TASK: Produce an exact copy of the first line of the data below and each line after it, please, up to and including the one with "recorder.to_dac_left_channel_data | 16 |".
__________________________________________________
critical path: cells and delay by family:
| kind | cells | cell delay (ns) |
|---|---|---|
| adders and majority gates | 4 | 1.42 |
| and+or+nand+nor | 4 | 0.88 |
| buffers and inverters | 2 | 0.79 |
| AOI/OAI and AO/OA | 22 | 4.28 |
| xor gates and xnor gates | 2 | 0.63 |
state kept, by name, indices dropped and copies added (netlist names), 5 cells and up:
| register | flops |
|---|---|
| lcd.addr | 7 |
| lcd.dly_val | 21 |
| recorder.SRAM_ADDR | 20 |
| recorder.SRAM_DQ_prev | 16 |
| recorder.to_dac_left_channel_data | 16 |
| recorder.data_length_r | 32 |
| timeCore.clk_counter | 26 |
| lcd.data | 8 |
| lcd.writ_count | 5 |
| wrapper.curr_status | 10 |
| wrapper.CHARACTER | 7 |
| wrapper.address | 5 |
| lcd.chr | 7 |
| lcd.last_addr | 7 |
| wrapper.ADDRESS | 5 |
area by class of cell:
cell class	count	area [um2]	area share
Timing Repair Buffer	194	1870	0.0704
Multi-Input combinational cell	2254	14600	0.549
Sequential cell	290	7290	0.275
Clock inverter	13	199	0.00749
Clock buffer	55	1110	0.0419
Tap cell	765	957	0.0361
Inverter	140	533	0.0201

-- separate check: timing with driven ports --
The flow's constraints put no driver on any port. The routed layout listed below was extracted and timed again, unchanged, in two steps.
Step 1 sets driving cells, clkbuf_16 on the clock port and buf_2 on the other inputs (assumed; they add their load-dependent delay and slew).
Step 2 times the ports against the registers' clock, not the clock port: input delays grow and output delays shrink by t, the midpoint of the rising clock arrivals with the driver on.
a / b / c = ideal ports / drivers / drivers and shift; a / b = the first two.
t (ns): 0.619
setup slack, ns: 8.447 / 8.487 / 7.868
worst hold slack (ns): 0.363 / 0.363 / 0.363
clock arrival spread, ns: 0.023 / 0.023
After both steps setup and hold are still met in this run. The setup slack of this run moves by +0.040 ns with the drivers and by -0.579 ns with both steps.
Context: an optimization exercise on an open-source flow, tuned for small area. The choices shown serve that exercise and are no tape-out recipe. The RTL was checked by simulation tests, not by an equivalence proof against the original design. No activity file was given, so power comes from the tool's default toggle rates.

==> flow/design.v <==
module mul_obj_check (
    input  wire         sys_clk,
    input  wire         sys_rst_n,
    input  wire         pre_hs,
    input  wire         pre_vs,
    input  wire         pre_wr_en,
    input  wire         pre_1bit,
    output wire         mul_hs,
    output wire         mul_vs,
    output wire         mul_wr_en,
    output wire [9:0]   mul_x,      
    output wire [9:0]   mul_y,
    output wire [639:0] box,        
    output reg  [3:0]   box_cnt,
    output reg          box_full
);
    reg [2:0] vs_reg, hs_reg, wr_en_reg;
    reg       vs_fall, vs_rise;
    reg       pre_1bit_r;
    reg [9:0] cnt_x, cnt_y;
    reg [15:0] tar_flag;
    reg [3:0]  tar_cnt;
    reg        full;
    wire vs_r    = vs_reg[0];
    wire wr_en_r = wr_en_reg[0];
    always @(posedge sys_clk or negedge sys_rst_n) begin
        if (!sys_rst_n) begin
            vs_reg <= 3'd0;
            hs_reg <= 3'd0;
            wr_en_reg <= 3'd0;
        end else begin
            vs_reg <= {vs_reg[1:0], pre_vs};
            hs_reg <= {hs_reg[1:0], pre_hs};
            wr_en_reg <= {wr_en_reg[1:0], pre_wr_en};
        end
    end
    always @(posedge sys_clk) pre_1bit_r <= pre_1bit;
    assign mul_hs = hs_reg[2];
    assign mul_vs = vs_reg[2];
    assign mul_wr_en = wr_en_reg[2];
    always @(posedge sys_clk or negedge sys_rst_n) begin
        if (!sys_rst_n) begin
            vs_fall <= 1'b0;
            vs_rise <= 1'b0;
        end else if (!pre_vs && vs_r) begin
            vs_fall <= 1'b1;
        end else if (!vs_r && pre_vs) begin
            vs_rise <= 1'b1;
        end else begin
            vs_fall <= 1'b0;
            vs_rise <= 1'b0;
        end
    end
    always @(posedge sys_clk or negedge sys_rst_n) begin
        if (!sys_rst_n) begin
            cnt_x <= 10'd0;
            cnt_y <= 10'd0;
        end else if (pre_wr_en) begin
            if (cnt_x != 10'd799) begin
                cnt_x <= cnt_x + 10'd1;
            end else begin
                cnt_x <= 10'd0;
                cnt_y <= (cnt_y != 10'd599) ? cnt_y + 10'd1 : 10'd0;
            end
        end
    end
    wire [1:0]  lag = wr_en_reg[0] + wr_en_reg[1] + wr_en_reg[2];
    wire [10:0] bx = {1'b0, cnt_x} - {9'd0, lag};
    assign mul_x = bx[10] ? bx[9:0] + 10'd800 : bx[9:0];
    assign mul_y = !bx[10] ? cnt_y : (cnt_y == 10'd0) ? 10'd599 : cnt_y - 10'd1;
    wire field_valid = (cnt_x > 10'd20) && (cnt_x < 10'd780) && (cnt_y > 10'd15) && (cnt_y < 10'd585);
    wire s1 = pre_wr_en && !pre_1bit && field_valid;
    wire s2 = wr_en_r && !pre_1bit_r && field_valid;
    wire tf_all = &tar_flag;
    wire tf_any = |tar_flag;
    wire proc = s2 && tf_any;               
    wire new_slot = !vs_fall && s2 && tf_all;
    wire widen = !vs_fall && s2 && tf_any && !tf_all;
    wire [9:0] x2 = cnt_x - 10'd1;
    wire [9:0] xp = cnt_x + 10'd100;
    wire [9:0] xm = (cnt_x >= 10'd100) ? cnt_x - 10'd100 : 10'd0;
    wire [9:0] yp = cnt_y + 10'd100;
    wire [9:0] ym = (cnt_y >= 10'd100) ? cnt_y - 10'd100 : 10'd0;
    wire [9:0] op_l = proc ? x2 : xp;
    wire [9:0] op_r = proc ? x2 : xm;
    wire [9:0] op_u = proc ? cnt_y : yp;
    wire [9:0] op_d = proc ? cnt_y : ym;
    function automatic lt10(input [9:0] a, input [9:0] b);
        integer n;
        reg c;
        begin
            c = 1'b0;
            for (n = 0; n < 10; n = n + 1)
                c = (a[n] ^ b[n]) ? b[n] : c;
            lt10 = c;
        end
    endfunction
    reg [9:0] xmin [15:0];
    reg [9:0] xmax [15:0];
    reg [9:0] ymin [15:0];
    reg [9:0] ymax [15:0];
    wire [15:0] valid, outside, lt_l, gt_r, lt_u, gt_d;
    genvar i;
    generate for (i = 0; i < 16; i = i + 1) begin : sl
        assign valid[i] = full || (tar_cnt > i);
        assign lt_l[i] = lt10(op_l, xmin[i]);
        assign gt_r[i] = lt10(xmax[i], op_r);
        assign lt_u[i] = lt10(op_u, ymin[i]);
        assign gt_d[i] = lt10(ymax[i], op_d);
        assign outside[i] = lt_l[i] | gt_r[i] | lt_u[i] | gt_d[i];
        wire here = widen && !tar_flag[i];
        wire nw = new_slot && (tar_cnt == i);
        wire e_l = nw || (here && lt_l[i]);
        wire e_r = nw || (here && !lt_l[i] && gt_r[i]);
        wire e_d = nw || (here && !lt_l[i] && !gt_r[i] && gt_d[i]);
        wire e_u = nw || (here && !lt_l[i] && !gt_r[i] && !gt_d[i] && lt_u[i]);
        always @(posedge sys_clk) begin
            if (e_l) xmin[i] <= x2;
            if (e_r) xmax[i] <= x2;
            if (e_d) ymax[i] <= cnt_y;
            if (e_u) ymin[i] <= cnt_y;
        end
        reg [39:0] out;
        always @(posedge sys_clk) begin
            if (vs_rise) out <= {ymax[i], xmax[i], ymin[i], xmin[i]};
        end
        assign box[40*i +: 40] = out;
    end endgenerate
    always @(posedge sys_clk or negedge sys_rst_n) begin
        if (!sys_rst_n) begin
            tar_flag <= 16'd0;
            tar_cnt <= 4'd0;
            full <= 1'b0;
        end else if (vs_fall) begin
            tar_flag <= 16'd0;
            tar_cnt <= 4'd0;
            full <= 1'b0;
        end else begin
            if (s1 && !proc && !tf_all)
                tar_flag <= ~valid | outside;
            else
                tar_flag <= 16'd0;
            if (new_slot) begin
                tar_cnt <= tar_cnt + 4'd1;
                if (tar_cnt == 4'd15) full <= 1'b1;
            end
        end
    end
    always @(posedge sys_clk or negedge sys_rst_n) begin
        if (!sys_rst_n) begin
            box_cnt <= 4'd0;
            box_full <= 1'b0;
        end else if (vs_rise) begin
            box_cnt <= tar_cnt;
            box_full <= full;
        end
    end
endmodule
__________________________________________________
RESPONSE TO THIS EXERCISE:
critical path: cells and delay by family:
| kind | cells | cell delay (ns) |
|---|---|---|
| adders and majority gates | 4 | 1.42 |
| and+or+nand+nor | 4 | 0.88 |
| buffers and inverters | 2 | 0.79 |
| AOI/OAI and AO/OA | 22 | 4.28 |
| xor gates and xnor gates | 2 | 0.63 |
state kept, by name, indices dropped and copies added (netlist names), 5 cells and up:
| register | flops |
|---|---|
| lcd.addr | 7 |
| lcd.dly_val | 21 |
| recorder.SRAM_ADDR | 20 |
| recorder.SRAM_DQ_prev | 16 |
| recorder.to_dac_left_channel_data | 16 |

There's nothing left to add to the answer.